American singer, actor, director, and writer

Corey Frederick Brunish (born 7 July 1955) is a singer, actor, director, writer and producer.

==Early life==
In 1977, Brunish received a BA in Theatre Arts from Occidental College cum laude.

== Career ==

=== Acting career ===
In 1977, Brunish began his acting career appearing in shows in repertory at the Remsen Bird Theatre. He moved to Oregon and worked as a property developer while appearing in theatre productions, indie movies, TV shows and feature films.

In 2022, Brunish appeared in Claydream, a documentary about the invention of Claymation by Will Vinton.

=== Music career ===
In February 2017, Brunish released his debut solo album on Broadway Records: #ThrowbackThursday. His follow-up CD Just The Three Of Us was released in December 2020.

In 2022, with the release of the CD of the cast recording of Music Man, Brunish had written his second set of liner notes for a Broadway cast recording, following Bonnie & Clyde in 2012.

Brunish helped to produce the soundtrack for Nice Work If you Can Get It; the CD was nominated for a Grammy Award. He has been credited on two Grammy winning cast albums, namely The Color Purple and Beautiful The Carole King Musical.

Brunish sings the role of Utterson on the Jekyll & Hyde cast album with Constantine, Teal Wicks and Deborah Cox.

=== Film and TV producer ===
In collaboration with Spencer Proffer and Russell Miller, Brunish produces documentary films, streaming content and new works for Broadway.

=== Theater ===

==== Director ====

In 2009, he directed Stephen Sondheim's Company.

==== Producer and investor ====
Brunish came to New York as assistant director and producer of Bonnie & Clyde, and was also a producer of the show's cast album.

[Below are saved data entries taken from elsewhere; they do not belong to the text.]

This is an optimization exercise on Yosys and OpenROAD, whose aim is small area and a short achievable clock period, not a production implementation.
Only simulation tests tie the RTL to the original design; equivalence was not proved.

[design/flow/config.mk]
export PLATFORM = sky130hd
export DESIGN_NAME = multiplier_66_1
export DESIGN_NICKNAME = multiplier_66_1
export VERILOG_FILES = /design/flow/design.v
export SDC_FILE = /design/flow/constraint.sdc
export NUM_CORES = 4
export LEC_CHECK = 0
export CAP_MARGIN = 20
export CORE_MARGIN = 2
export CORE_UTILIZATION = 40
export SLEW_MARGIN = 20
[design/flow/constraint.sdc]
create_clock -name core_clock -period 8.5 [get_ports {clk}]
set_input_delay 1.7000 -clock core_clock [delete_from_list [all_inputs] [get_ports {clk}]]
set_output_delay 1.7000 -clock core_clock [all_outputs]
set_load 0.01 [all_outputs]
[design/flow/design.v]
`timescale 1ns / 1ps
module multiplier_66_1(
	input clk,
	input rst_n,
	input [65:0] a,
	input [65:0] b,
	output [63:0] res
);
	wire [21:0] wire_a [2:0];
	wire [16:0] wire_b [3:0];
	assign wire_a[0] = a[21:0];
	assign wire_a[1] = a[43:22];
	assign wire_a[2] = a[65:44];
	assign wire_b[0] = b[16:0];
	assign wire_b[1] = b[33:17];
	assign wire_b[2] = b[50:34];
	assign wire_b[3] = {2'd0, b[65:51]};
	reg [131:0] out[11:0];
	reg [131:0] tmp[2:0];
	reg [131:0] res_t;
	always @(posedge clk) begin
		if(~rst_n) begin
			out[0] <= 0; out[1] <= 0; out[2] <= 0; 
			out[3] <= 0; out[4] <= 0; out[5] <= 0; 
			out[6] <= 0; out[7] <= 0; out[8] <= 0;
			tmp[0] <= 0; tmp[1] <= 0; tmp[2] <= 0;
			res_t <= 0;
		end
		else begin
			out[0] <= wire_a[0]*wire_b[0];          out[1] <= (wire_a[0]*wire_b[1])<<17;    out[2] <= (wire_a[0]*wire_b[2])<<34;    out[3] <= (wire_a[0]*wire_b[3])<<51;    
			out[4] <= (wire_a[1]*wire_b[0])<<22;    out[5] <= (wire_a[1]*wire_b[1])<<39;    out[6] <= (wire_a[1]*wire_b[2])<<56;    out[7] <= (wire_a[1]*wire_b[3])<<73;
			out[8] <= (wire_a[2]*wire_b[0])<<44;    out[9] <= (wire_a[2]*wire_b[1])<<61;    out[10] <= (wire_a[2]*wire_b[2])<<78;    out[11] <= (wire_a[2]*wire_b[3])<<95;
			tmp[0] <= out[0]+out[1]+out[2] + out[3];
			tmp[1] <= out[4]+out[5] + out[6]+out[7];
			tmp[2] <= out[8] + out[9] + out[10] + out[11];
			res_t <= tmp[0] + tmp[1] + tmp[2];
		end
	end
	assign res = res_t[127:64];
endmodule
[design/flow/run.sh]
#!/bin/bash
# synth_recipe.tcl (not shown) runs the flow's synth.tcl, then flattens the netlist and writes it again
# the make line also repeats each setting of config.mk as NAME=value (left out here)
make -C /OpenROAD-flow-scripts/flow DESIGN_CONFIG=/design/flow/config.mk WORK_HOME=/design/flow/orfs CLKGATE_MAP_FILE= SYNTH_SCRIPT=/design/flow/synth_recipe.tcl finish
==> flow_summary.yaml <==
cts:
  cts_post_setup_buffers_inserted: 0
  cts_buffers: 99
  clkSlewWorstSetupHoldPaths_ns: 0.07
  cts-hold-fix-buffers: 0
  postCtsResizedCells: 0
  htree_levels: 3
  clockBufferDepth: 4
  cts_tree: "done"
  cts-root-buf: "clkbuf_16"
  clk_latency_ns: 0.85
  clock_sinks: 745
die:
  die_height_microns: 663
  dieWidth_microns: 663
  start_util: 0.401
  num_rows: 242
  pin_count: 198
  core_sq_um: 434000
  die-area_sq_um: 440000
yosys:
  avgSynthCellArea_sq_um: 8.77
  syn_nets: 25187
  seq_area_frac_synth: 0.0922
  synth_flop_cell: "dfxtp_1"
  synth.distinct_cells: 87
  async_flop_share: 0
  synth_area_sq_um: 174000
  synth-edff-count: 111
  synth_warnings: 3
  synth-seq-cells: 745
  synthCells: 19818
critical_path:
  cpPeakStageDelay_ns: 0.54
  critical-path-slowest-cell: "a211oi_2"
  path_buf_inv: 2
  cp_top_family: "compound AO/OA/AOI/OAI gates"
  critPathArrivalTime_ns: 8.73
  crit_path_max_fanout: 8
  required_ns: 9.23
  crit_type: "flop to flop"
  cp-start-kind: "flop"
  crit_path_end_kind: "flop"
drt:
  drt-total-wl_microns: 545000
  ant_nets: 0
  via_count: 133062
  viasPerCell: 5.10
  drt_iter0_drc: 8897
  drt_pre_antenna_iters: 6
  drc_errors: 0
  wl_per_cell_microns: 20.9
timing:
  fmax_mhz: 125
  slew_headroom: 0.164
  fin_tns_setup_ns: 0
  min_period_over_period: 0.941
  finalHoldWorstSlack_ns: 0.427
  fin_skew_ns: 0.0566
  tightest_slew_ns: 1.25
  finalMaxSlewViolations: 0
  period_needed_ns: 8.00
  rsz0062_at_grt: "no"
  setup_viol: 0
  final-hold-violation-count: 0
global_routing:
  grt_pass1_vias: 140380
  grt-ovfl-total: 0
  track_usage: 0.250
  antenna_found_initial: 79
  grt_pass1_wl_microns: 844000
  grt_max_degree: 146
placed_design:
  place_area_sq_um: 189000
  detailed_place_hpwl_microns: 457000
  place.gp.congestion: 0.945
  port_buffers: 197
flow_run:
  drv_cap: 0
finish:
  n_fill_cell: 42308
  final_cell_mix: "4,317 x inv_1, 3,526 x fa_1, 2,909 x nand2_1"
  layout_commonest_cell: "inv_1"
  syn2layout_area_growth_pct: 10.9
  final_area_sq_um: 193000
  fin_nets: 25580
  layout-drive-gt1-share: 0.0742
outcome:
  outcome: "finished clean"
worst_hold_path:
  hold_path_class: "flop to flop"
## cell families after synthesis
group,after synthesis,share of synthesized area
adder cells (fa/ha/maj),5235,0.529
buffers and inverters,5352,0.116
AO/OA/AOI/OAI,1639,0.0604
multiplexers,4,0.000230
AND/OR/NAND/NOR,6238,0.172
XOR/XNOR,605,0.0305
flip-flops,745,0.0922
## synthesized netlist by cell type, types with 86 or more instances
cell type  count  area [sq um]
inv_1       4317         16200
fa_1        3526         70600
nand2_1     2909         10900
and2_1      1848         11600
ha_1        1709         21400
clkbuf_1    1011          3790
nor2_1       695          2610
dfxtp_1      634         12700
a21oi_1      535          2680
xnor2_1      357          3130
a21o_1       297          2230
o21ai_0      288          1440
xor2_1       248          2170
nand3_1      146           731
nor3_1       127           636
edfxtp_1     111          3330
and3_1        89           557
nand2b_1      86           538
nor2b_1       86           538
## worst paths after layout
check | end | startpoint | cells after the start | slack (ns)
hold reg to reg | tmp[1][25]$_SDFF_PN0_ | out[4][25]$_SDFF_PN0_ | 1 | 0.43
hold / removal | tmp[1][25]$_SDFF_PN0_ | out[4][25]$_SDFF_PN0_ | 1 | 0.43
setup reg to reg | tmp[0][81]$_SDFF_PN0_ | out[0][21]$_SDFF_PN0_ | 27 | 0.50
setup / recovery | tmp[0][81]$_SDFF_PN0_ | out[0][21]$_SDFF_PN0_ | 27 | 0.50
## through the flow
stage	util	worst slack (ns)	instances
after floorplan	-	0.101	19818
after global placement	0.436	-0.220	25844
after detailed placement	0.436	-0.299	25844
after CTS	0.444	0.552	26017
after global routing	0.444	0.0258	26028
final	0.444	0.500	26081
## per-layer routing
metal  vias up  part of all wire  global-route usage
met5         -           0.00057                   0
met4        48             0.036              0.0790
met3       876             0.088              0.0549
met2      4497              0.45               0.400
met1     67692              0.43               0.338
li1      59949                 -                   -
## worst reg2reg max path: stages (launching register included)
cell,delay [ns]
dfxtp_1,0.36
ha_1,0.34
a21o_1,0.14
a21oi_1,0.06
o221a_2,0.28
o21ba_2,0.25
o211ai_1,0.28
a311oi_1,0.19
o21bai_1,0.37
o311a_1,0.32
and4_1,0.54
and3_1,0.37
nand2_1,0.10
xnor2_1,0.21
fa_1,0.47
ha_1,0.36
inv_1,0.12
o21bai_1,0.11
or4_1,0.43
a211oi_2,0.54
nor2_1,0.18
a31o_2,0.38
a21oi_2,0.38
o21ai_1,0.18
a311oi_2,0.46
buf_4,0.22
o21ai_0,0.08
a21oi_1,0.20
## registers in the layout, summed over array words and instances (netlist names)
name and flops:
res_t 64, out 441, tmp 240
## final cells by class
cell class | count | area [sq um] | area share
flip-flops and latches | 745 | 16000 | 0.0832
diodes | 64 | 160 | 0.000831
well taps | 5734 | 7170 | 0.0372
repair buffers | 1326 | 12000 | 0.0625
inverters | 4318 | 16200 | 0.0841
clock buffers | 116 | 2620 | 0.0136
clock inverters | 57 | 771 | 0.00400
multi-input cells | 13721 | 138000 | 0.715

[afterwards: timing with drivers on the ports]
No port has a modelled driver above. Below, the same layout with a new extraction and two added sets of constraints.
Step 1 (the two cells are an assumption about what drives the block):
set clk [get_ports {clk}]
set_driving_cell -lib_cell sky130_fd_sc_hd__clkbuf_16 $clk
set_driving_cell -lib_cell sky130_fd_sc_hd__buf_2 [delete_from_list [all_inputs] $clk]
Step 2 adds t to the input delays and takes it off the output delays; t is the mean of the earliest and latest rising clock arrival at the registers after step 1. Input paths then give back, and output paths get back, about the clock's delay inside the block.
Slacks: ideal ports / drivers / drivers and shift; pairs: ideal ports / drivers.
t, ns: 0.918
setup slack, ns: 0.500 / 0.500 / -0.332
worst register clock-pin slew, ns: 0.08 / 0.08
worst data-port slew with drivers (ns): 0.42
With both steps, setup timing fails in this run, where it was met with ideal ports. For this run, drivers alone change the setup slack by 0.000 ns; drivers and shift together by -0.832 ns.
Context: an optimization exercise on an open-source flow, tuned for small area. The choices shown serve that exercise and are no tape-out recipe.
Function was checked by simulation only, so behaviour that the tests miss may differ from the original.
The flow treats the clock pin as an ideal source, which a real chip does not have.
Power is estimated from default activity; no workload was simulated.

==> flow/design.v (excerpt) <==
module drsstc_sfp_transceiver_top (
    input           CLK_40M,
    input           RST_N,
    input   [7:0]   IN,
    output  [7:0]   OUT,
    input   [2:0]   LV_IN,
    output  [2:0]   LV_OUT,
    input   [7:0]   DIP_SW1,
    input   [7:0]   DIP_SW2,
    output  [1:0]   LED_TX,
    output  [1:0]   LED_RX,
    input           SFP_LOSS_SIG,
    output          SFP_RATE_SEL,
    output          SFP_TX_DIS_N,
    input           SFP_TX_FLT,
    input           LVDS_DAT_OUT,
    output          LVDS_DAT_IN,
    output          LVDS_DRV_EN,
    output          LVDS_RCV_EN_N,
    output          TP1,
    output          TP2
    );
    wire            w_clk = CLK_40M;
    wire            w_rst_n;
    reset_gen reset_gen_inst (
        .i_clk ( w_clk ),
        .i_res_n ( RST_N ),
        .o_res_n ( w_rst_n )
    );
    reg     [1:0]   r_ser;
    reg     [3:0]   r_bit;
    reg     [10:0]  r_frm;
    reg             r_boot2;     
    wire            w_boot1 = r_boot2 | r_frm[10] |
  ...
Size: ~300 cells after synthesis, roughly 61 flip-flops, roughly 3100 µm² of cells after synthesis.
Settings: LEC_CHECK=0, CAP_MARGIN=20, CORE_MARGIN=2, CORE_UTILIZATION=65, SLEW_MARGIN=20; clock period 25.0 ns.
standard.sh (not shown) runs the stock make flow with config.mk's settings and CLKGATE_MAP_FILE= SYNTH_SCRIPT=/design/flow/synth_recipe.tcl, a recipe that flattens the netlist after the stock synthesis.
==> flow/flow/run.sh <==
#!/bin/bash
set -euo pipefail
bash standard.sh \
  "PRE_CTS_TCL=$PWD/flow/clock_tree.tcl" \
  "CTS_ARGS=-repair_clock_nets -dont_use_dummy_load" \
  "BUFFER_PORTS_ARGS=-buffer_cell sky130_fd_sc_hd__buf_1" \
  SKIP_REPAIR_TIE_FANOUT=1 \
  finish > flow_make.log 2>&1
Other scripts of this flow, unchanged in this note and not shown: flow/flow/clock_tree.tcl
The starting point passed the timing, DRC and antenna checks.
Then changed:
--- a/flow/flow/run.sh
+++ b/flow/flow/run.sh
@@ -3,2 +3,3 @@
 bash standard.sh \
+  "POST_FLOORPLAN_TCL=$PWD/flow/downsize.tcl" \
   "PRE_CTS_TCL=$PWD/flow/clock_tree.tcl" \
==> flow/flow/downsize.tcl (new file) <==
# Post-floorplan hook: synthesis sizes some gates up for drive strength;
# put every combinational gate back to the smallest-area cell of its kind
# (same function and pins, only the _N drive suffix differs). The standard
# repair_design after placement then sizes up only what slew or
# capacitance limits need.
set dont_use {}
if {[info exists ::env(DONT_USE_CELLS)]} { set dont_use $::env(DONT_USE_CELLS) }
set db [ord::get_db]
set masters {}
foreach lib [$db getLibs] {
  foreach m [$lib getMasters] { lappend masters $m }
}
set nswap 0
foreach inst [[ord::get_db_block] getInsts] {
  set m [$inst getMaster]
  if {[$m getType] ne "CORE"} { continue }
  set name [$m getName]
  if {![regexp {^(sky130_fd_sc_hd__[a-z0-9]+)_([0-9]+)$} $name -> base drive]} { continue }
  if {[regexp {__(df|edf|sdf|dl|conb|tap|fill|decap|diode|clk)} $name]} { continue }
  set best $name
  set barea [expr {[$m getWidth] * [$m getHeight]}]
  foreach m2 $masters {
    set n2 [$m2 getName]
    if {![regexp "^${base}_\[0-9\]+\$" $n2]} { continue }
    if {[lsearch -exact $dont_use $n2] >= 0} { continue }
    if {[llength [get_lib_cells -quiet */$n2]] == 0} { continue }
    set a2 [expr {[$m2 getWidth] * [$m2 getHeight]}]
    if {$a2 < $barea} { set best $n2; set barea $a2 }
  }
  if {$best ne $name} {
    replace_cell [$inst getName] $best
    incr nswap
  }
}
puts "downsize: $nswap gates set to their smallest size"
Flip-flop and latch count does not change.
Final area went down by 1.3%.
Clock power went down by about 1%.
Core utilization went down by 0.88 points.
Total power went down by 3.6%.
First-iteration DRC count went up by 79%.
Setup slack gets worse by 11 ps.
Wire length went down by 0.91%.
Cell count does not change.
Sequential power hardly moves.
Hold slack gets worse by 33 ps.

---

Another version of the RTL of drsstc_sfp_transceiver_top (not shown whole).
For scale: about 60 flip-flops, about 3000 µm² of cells after synthesis.
==> flow/config.mk <==
export PLATFORM = sky130hd
export DESIGN_NAME = drsstc_sfp_transceiver_top
export DESIGN_NICKNAME = drsstc_sfp_transceiver_top
export VERILOG_FILES = /design/flow/design.v
export SDC_FILE = /design/flow/constraint.sdc
export NUM_CORES = 4
export LEC_CHECK = 0
export CAP_MARGIN = 20
export CORE_MARGIN = 2
export CORE_UTILIZATION = 65
export HOLD_SLACK_MARGIN = 0.1
export SLEW_MARGIN = 20
==> flow/constraint.sdc <==
create_clock -name core_clock -period 25.0 [get_ports {CLK_40M}]
set_input_delay 5.0000 -clock core_clock [delete_from_list [all_inputs] [get_ports {CLK_40M}]]
set_output_delay 5.0000 -clock core_clock [all_outputs]
set_load 0.01 [all_outputs]
==> flow/flow/run.sh <==
#!/bin/bash
set -euo pipefail
bash standard.sh \
  "POST_FLOORPLAN_TCL=$PWD/flow/downsize.tcl" \
  "PRE_CTS_TCL=$PWD/flow/clock_tree.tcl" \
  "CTS_ARGS=-repair_clock_nets -dont_use_dummy_load" \
  "BUFFER_PORTS_ARGS=-buffer_cell sky130_fd_sc_hd__buf_1" \
  SKIP_REPAIR_TIE_FANOUT=1 \
  finish > flow_make.log 2>&1
==> flow/flow/clock_tree.tcl <==
# Pre-CTS hook: drive the flip-flop clock pins from a few clock buffers fed
# straight from the clock port, one buffer per group of nearby flip-flops
# (k-means on the placed positions with groups of at most ceil(n/k) pins,
# buffer at the group's centre). Every clock pin then sees the same
# two-stage path: port -> buffer -> pin.
set ngroups [expr {[info exists ::env(CLK_GROUPS)] ? $::env(CLK_GROUPS) : 4}]
set bufcell [expr {[info exists ::env(CLK_BUF)] ? $::env(CLK_BUF) : "sky130_fd_sc_hd__clkbuf_8"}]
set clk_net [get_nets CLK_40M]
set pins {}
set xs {}
set ys {}
foreach pin [get_pins -of_objects $clk_net] {
  if {[get_property $pin direction] ne "input"} { continue }
  set inst [[sta::sta_to_db_pin $pin] getInst]
  set bb [$inst getBBox]
  lappend pins $pin
  lappend xs [expr {([$bb xMin] + [$bb xMax]) / 2.0}]
  lappend ys [expr {([$bb yMin] + [$bb yMax]) / 2.0}]
}
set n [llength $pins]
set cap [expr {($n + $ngroups - 1) / $ngroups}]
# initial centres: spread along x
set idx [lsort -real -indices $xs]
set cx {}
set cy {}
for {set g 0} {$g < $ngroups} {incr g} {
  set k [lindex $idx [expr {int(($g + 0.5) * $n / $ngroups)}]]
  lappend cx [lindex $xs $k]
  lappend cy [lindex $ys $k]
}
for {set it 0} {$it < 50} {incr it} {
  # capacity-limited assignment: closest (pin, group) pairs first
  set pairs {}
  for {set i 0} {$i < $n} {incr i} {
    for {set g 0} {$g < $ngroups} {incr g} {
      lappend pairs [list [expr {abs([lindex $xs $i] - [lindex $cx $g]) + abs([lindex $ys $i] - [lindex $cy $g])}] $i $g]
    }
  }
  set pairs [lsort -real -index 0 $pairs]
  set asg [lrepeat $n -1]
  set cnt [lrepeat $ngroups 0]
  foreach p $pairs {
    lassign $p d i g
    if {[lindex $asg $i] >= 0 || [lindex $cnt $g] >= $cap} { continue }
    lset asg $i $g
    lset cnt $g [expr {[lindex $cnt $g] + 1}]
  }
  for {set g 0} {$g < $ngroups} {incr g} {
    set sx 0.0; set sy 0.0; set c 0
    for {set i 0} {$i < $n} {incr i} {
      if {[lindex $asg $i] == $g} { set sx [expr {$sx + [lindex $xs $i]}]; set sy [expr {$sy + [lindex $ys $i]}]; incr c }
    }
    if {$c > 0} { lset cx $g [expr {$sx / $c}]; lset cy $g [expr {$sy / $c}] }
  }
}
set dbu [[ord::get_db_block] getDbUnitsPerMicron]
for {set g 0} {$g < $ngroups} {incr g} {
  set grp {}
  for {set i 0} {$i < $n} {incr i} {
    if {[lindex $asg $i] == $g} { lappend grp [lindex $pins $i] }
  }
  if {[llength $grp] == 0} { continue }
  puts "clock group $g: [llength $grp] pins at [expr {[lindex $cx $g] / $dbu}] [expr {[lindex $cy $g] / $dbu}]"
  insert_buffer -buffer_cell $bufcell -net $clk_net -load_pins $grp \
    -location [list [expr {[lindex $cx $g] / $dbu}] [expr {[lindex $cy $g] / $dbu}]] \
    -buffer_name clkbuf_leaf_$g -net_name clknet_leaf_$g
}
Other scripts of this flow, unchanged in this note and not shown: flow/flow/downsize.tcl
Change:
--- a/flow/flow/clock_tree.tcl
+++ b/flow/flow/clock_tree.tcl
@@ -1,9 +1,11 @@
-# Pre-CTS hook: drive the flip-flop clock pins from a few clock buffers fed
-# straight from the clock port, one buffer per group of nearby flip-flops
-# (k-means on the placed positions with groups of at most ceil(n/k) pins,
-# buffer at the group's centre). Every clock pin then sees the same
-# two-stage path: port -> buffer -> pin.
-set ngroups [expr {[info exists ::env(CLK_GROUPS)] ? $::env(CLK_GROUPS) : 4}]
-set bufcell [expr {[info exists ::env(CLK_BUF)] ? $::env(CLK_BUF) : "sky130_fd_sc_hd__clkbuf_8"}]
+# Pre-CTS hook: build the clock tree by hand. The flip-flops are split into
+# six groups of nearby flip-flops (k-means on the placed positions, groups
+# of at most ceil(n/6) pins); each group gets a clkbuf_4 at its centre,
+# and one clkbuf_2 fed by the clock port drives the six group buffers, so
+# every clock pin sees the same path: port -> clkbuf_2 -> clkbuf_4 -> pin.
+# TritonCTS then finds nothing left to buffer.
+set ngroups 6
+set bufcell sky130_fd_sc_hd__clkbuf_4
+set rootcell sky130_fd_sc_hd__clkbuf_2
 set clk_net [get_nets CLK_40M]
 set pins {}
@@ -66,2 +68,13 @@
     -buffer_name clkbuf_leaf_$g -net_name clknet_leaf_$g
 }
+# root buffer between the port and the group buffers
+set leaves {}
+foreach pin [get_pins -of_objects $clk_net] {
+  if {[get_property $pin direction] eq "input"} { lappend leaves $pin }
+}
+set sx 0.0; set sy 0.0
+for {set g 0} {$g < $ngroups} {incr g} { set sx [expr {$sx + [lindex $cx $g]}]; set sy [expr {$sy + [lindex $cy $g]}] }
+insert_buffer -buffer_cell $rootcell -net $clk_net -load_pins $leaves \
+  -location [list [expr {$sx / $ngroups / $dbu}] [expr {$sy / $ngroups / $dbu}]] \
+  -buffer_name clkbuf_root -net_name clknet_root
+puts "clock root buffer drives [llength $leaves] group buffers"
The changed run finished clean.
Design area stays flat.
Global-route usage stays flat.
Synthesized cell count is unchanged.
Worst setup slack gets worse by 0.0033 ns.
Wire length goes down by 0.71%.
Register-to-register slack stays flat.
Power barely changes.
Combinational power hardly moves.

In 2021, Brunish was nominated for a Grammy Award as a producer on the theatre album Snapshots by Stephen Schwartz, released on Broadway Records.
Two cast albums Brunish is named on have won the Grammy. They include Beautiful The Carole King Musical and The Color Purple.

==Tony Awards==
Brunish has received 20 consecutive nominations in 12 seasons and five Tony Awards. In 2012, he received a Tony as producer for Porgy and Bess, which won Best Musical Revival. In 2013, Brunish received a second Tony Award as a producer of the revival of Pippin. He also was the recipient of the 2013 Drama Desk Award, Drama League Award and the Outer Critics Circle Award for the same show. In 2017, he was awarded The Olivier Award for Come From Away. In 2018, Brunish received his ninth consecutive nomination and third Tony award for Once on This Island. In 2020, he garnered his 11th consecutive Tony nomination for Slave Play with a producing credit. At the time the show also held the record for most Tony Award nominations in history for a play with 12 nominations.

In 2021, the Tony Award-winning revival of Company, for which Brunish was a producer, was awarded Outstanding Broadway Production at the 33rd Annual GLAAD Media Awards, tied with Thoughts of a Colored Man.

==Personal life==
Brunish is married to Jessica Rose Brunish and they have a daughter.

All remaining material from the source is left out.